▶ Data for review
------

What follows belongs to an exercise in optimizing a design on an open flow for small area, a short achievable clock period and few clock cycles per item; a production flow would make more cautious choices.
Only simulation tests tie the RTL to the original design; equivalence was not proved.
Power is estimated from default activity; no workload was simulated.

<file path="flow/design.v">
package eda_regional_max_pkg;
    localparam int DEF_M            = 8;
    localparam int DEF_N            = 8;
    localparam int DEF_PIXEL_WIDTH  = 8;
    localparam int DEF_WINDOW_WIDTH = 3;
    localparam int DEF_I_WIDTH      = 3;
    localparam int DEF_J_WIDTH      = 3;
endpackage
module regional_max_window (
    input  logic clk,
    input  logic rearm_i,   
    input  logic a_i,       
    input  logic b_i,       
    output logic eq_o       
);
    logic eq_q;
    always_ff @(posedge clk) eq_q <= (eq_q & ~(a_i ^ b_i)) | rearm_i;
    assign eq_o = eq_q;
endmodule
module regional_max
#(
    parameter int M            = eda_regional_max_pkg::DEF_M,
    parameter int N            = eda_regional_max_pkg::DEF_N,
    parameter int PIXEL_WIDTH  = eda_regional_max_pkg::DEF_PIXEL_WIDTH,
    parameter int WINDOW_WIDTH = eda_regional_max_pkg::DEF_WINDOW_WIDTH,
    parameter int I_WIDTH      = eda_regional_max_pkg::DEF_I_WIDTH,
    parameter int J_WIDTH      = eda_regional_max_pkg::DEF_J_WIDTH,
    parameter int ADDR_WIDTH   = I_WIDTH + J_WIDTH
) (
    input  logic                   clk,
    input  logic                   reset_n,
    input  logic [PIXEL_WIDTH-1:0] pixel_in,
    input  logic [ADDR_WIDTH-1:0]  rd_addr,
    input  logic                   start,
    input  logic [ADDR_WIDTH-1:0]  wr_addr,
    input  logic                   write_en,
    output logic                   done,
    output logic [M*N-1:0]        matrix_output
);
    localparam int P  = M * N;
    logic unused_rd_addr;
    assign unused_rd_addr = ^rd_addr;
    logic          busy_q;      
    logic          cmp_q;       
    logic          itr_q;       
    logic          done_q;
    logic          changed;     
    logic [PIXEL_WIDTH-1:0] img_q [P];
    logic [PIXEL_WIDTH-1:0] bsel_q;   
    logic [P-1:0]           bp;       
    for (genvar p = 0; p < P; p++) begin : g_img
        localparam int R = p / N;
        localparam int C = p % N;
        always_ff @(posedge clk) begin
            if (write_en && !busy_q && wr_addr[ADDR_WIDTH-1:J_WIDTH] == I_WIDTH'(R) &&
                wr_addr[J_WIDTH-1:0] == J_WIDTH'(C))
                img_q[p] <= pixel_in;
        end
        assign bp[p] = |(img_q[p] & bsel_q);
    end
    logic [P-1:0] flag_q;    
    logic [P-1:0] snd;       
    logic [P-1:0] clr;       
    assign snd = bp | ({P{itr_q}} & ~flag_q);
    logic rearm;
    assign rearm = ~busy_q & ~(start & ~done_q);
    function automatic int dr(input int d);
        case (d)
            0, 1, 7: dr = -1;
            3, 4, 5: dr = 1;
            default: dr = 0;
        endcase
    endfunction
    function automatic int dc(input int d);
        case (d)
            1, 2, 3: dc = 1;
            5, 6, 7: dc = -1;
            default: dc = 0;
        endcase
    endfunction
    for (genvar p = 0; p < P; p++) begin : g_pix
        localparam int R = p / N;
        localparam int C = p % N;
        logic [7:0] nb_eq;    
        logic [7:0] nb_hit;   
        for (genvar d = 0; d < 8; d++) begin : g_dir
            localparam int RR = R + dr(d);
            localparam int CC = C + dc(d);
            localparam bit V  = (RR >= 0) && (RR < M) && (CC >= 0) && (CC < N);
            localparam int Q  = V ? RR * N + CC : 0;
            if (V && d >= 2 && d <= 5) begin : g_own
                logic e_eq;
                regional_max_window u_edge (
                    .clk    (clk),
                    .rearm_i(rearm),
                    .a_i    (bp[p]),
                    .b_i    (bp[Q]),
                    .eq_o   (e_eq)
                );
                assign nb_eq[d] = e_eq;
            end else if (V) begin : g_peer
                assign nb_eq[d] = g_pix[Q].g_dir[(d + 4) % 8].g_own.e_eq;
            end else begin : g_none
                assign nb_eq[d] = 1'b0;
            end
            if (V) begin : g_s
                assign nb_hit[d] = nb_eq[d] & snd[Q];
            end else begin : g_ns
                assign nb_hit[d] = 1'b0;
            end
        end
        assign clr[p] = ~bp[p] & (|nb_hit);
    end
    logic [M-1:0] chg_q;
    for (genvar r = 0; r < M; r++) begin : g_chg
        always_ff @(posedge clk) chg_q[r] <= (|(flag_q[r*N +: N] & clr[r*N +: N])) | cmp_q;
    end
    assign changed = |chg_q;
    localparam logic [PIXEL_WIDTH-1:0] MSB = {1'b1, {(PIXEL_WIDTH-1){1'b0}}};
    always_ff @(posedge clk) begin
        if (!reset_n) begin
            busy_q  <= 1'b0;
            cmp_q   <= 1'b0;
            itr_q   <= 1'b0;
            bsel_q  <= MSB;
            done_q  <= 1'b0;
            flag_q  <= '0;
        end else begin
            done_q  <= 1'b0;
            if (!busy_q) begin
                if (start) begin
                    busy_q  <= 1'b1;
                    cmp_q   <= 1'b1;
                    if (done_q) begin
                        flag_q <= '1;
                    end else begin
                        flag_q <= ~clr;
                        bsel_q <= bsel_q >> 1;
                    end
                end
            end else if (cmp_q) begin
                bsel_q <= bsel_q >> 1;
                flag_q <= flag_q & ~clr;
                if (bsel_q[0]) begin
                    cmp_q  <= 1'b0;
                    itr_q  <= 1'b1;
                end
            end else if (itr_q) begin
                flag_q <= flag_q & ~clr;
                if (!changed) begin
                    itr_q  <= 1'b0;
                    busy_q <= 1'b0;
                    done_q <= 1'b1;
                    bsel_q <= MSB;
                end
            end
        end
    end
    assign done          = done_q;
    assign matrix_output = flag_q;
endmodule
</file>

------

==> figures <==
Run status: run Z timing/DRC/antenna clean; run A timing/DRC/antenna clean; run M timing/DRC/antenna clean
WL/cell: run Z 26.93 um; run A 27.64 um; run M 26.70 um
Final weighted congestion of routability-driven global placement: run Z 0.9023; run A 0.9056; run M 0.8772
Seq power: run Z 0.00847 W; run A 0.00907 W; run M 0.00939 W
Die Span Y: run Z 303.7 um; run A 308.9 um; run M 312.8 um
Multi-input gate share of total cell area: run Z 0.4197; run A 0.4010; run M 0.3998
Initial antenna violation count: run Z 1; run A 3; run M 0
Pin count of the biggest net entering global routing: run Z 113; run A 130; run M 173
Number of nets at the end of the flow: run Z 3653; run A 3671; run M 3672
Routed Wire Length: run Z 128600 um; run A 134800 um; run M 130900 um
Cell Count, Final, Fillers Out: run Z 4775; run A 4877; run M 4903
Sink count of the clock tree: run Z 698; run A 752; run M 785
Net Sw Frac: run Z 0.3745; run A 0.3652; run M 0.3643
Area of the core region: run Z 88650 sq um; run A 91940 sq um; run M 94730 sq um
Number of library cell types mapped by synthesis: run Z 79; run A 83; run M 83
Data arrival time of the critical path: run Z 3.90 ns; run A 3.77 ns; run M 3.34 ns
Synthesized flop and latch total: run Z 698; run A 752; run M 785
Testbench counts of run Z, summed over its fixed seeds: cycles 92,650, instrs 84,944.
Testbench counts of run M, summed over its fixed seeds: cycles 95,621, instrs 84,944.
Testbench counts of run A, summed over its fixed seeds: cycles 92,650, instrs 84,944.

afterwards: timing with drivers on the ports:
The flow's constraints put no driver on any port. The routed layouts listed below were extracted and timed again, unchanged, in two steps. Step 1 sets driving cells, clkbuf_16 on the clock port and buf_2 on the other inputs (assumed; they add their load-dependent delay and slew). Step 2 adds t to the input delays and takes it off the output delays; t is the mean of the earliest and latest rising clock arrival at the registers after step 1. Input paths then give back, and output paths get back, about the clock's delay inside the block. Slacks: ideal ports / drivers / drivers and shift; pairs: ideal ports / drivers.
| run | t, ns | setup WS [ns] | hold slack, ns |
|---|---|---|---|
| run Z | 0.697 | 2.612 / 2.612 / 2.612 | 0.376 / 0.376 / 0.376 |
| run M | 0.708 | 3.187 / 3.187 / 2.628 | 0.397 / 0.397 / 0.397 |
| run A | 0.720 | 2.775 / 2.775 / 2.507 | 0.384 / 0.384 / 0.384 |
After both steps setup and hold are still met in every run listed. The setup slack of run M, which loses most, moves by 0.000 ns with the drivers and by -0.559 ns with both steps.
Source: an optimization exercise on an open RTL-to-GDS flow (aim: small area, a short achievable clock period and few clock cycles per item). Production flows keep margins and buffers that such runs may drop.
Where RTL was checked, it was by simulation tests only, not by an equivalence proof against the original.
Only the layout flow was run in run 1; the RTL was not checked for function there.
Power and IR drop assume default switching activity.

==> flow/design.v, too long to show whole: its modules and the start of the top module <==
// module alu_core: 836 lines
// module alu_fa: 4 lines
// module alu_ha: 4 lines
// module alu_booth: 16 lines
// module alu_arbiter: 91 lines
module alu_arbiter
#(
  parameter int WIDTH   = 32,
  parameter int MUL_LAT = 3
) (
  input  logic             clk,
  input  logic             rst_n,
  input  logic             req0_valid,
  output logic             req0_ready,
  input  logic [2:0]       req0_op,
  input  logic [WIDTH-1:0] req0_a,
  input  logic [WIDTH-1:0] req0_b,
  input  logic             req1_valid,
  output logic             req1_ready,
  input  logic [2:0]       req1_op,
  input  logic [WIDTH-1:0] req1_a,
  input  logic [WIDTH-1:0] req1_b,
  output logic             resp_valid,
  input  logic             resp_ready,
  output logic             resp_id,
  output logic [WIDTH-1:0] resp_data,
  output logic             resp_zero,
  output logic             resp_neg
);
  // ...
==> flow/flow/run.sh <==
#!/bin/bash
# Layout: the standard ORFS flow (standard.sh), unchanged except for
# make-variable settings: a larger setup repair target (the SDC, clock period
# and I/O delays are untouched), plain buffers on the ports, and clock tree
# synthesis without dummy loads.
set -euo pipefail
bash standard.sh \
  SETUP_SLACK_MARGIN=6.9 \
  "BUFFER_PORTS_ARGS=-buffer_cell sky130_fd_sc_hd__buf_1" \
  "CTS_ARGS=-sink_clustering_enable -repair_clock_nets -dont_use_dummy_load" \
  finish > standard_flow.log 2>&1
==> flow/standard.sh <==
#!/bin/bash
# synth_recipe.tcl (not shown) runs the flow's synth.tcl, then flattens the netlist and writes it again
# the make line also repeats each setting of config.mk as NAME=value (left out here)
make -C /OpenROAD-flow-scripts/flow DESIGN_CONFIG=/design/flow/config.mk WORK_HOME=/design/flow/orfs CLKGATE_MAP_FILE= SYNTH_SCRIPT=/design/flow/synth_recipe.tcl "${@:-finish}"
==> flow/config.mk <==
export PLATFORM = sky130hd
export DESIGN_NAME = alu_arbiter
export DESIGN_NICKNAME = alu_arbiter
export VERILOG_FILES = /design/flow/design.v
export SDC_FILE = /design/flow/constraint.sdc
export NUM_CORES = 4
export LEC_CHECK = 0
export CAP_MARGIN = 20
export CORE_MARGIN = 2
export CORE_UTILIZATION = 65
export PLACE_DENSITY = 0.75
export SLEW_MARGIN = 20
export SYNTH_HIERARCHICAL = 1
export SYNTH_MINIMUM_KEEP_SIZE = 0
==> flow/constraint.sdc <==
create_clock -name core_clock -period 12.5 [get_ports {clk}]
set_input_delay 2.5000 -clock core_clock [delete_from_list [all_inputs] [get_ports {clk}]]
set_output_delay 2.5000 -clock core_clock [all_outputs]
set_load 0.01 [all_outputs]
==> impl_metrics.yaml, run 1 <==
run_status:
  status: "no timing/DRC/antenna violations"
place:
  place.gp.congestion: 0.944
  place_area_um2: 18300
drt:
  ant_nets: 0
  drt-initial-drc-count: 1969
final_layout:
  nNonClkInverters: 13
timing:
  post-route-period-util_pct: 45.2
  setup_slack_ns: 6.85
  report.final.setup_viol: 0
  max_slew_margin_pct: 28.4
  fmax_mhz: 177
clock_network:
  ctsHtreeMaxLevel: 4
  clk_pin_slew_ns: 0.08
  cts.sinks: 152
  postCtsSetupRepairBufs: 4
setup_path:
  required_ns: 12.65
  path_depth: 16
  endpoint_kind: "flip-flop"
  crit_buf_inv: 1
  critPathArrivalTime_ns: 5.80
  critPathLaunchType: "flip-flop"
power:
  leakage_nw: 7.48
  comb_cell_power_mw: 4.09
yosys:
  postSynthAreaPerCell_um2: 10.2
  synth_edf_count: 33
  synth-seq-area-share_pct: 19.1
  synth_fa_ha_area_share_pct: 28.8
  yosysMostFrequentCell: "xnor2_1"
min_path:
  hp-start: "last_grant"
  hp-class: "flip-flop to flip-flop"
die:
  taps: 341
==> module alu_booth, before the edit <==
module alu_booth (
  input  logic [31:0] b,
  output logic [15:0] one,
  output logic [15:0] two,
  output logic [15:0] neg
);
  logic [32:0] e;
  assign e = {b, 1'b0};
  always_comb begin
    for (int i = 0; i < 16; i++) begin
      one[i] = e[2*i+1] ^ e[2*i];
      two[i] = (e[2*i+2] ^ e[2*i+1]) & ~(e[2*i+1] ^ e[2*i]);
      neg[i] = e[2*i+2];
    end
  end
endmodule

------

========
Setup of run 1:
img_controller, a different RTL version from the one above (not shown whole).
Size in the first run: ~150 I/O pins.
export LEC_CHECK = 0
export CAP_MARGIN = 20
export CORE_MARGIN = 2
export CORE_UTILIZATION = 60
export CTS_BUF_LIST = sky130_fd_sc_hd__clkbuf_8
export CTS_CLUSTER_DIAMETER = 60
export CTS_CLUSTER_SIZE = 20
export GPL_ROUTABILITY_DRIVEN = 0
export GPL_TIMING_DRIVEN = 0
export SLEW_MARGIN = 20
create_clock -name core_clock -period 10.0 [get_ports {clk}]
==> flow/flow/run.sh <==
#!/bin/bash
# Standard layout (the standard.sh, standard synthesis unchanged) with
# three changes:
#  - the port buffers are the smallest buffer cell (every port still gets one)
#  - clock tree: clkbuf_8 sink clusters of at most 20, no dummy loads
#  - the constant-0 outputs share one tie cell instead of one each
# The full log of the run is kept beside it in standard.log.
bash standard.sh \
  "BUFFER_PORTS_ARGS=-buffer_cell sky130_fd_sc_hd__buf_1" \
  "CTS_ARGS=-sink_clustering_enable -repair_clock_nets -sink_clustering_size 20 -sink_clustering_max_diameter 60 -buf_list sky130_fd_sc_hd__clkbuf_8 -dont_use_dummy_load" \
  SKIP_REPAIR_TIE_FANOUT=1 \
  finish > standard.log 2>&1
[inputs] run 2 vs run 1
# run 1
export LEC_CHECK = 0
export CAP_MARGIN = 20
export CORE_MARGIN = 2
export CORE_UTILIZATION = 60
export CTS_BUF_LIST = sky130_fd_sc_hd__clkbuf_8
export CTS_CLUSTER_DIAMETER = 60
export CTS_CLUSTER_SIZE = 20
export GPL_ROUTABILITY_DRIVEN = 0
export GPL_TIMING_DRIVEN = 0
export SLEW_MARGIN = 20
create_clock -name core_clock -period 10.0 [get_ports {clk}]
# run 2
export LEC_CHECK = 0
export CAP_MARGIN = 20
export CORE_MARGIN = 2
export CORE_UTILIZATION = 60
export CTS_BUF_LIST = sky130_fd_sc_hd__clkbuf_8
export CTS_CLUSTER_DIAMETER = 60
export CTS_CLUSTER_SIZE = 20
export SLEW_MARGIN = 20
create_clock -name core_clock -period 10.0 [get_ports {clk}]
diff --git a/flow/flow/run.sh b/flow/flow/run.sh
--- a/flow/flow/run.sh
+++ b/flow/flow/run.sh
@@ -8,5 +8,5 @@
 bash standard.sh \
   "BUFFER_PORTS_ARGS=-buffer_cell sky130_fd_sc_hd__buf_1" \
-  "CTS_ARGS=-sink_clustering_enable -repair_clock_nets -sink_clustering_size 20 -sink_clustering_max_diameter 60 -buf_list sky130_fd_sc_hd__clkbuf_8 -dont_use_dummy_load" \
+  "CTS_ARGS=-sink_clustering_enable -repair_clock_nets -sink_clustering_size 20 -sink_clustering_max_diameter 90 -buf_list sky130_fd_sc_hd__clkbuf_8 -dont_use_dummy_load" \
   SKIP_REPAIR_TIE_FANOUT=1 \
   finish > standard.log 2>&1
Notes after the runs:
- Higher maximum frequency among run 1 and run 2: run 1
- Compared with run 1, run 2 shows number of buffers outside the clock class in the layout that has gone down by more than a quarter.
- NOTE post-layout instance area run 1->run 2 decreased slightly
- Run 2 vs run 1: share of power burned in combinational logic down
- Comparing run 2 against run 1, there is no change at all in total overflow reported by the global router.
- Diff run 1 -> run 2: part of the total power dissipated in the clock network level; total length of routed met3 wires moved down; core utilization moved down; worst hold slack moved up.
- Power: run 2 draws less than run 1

------

▶ Your goal
Take every line above where "counts" appears and copy it.

▶ Response to the exercise
Testbench counts of run Z, summed over its fixed seeds: cycles 92,650, instrs 84,944.
Testbench counts of run M, summed over its fixed seeds: cycles 95,621, instrs 84,944.
Testbench counts of run A, summed over its fixed seeds: cycles 92,650, instrs 84,944.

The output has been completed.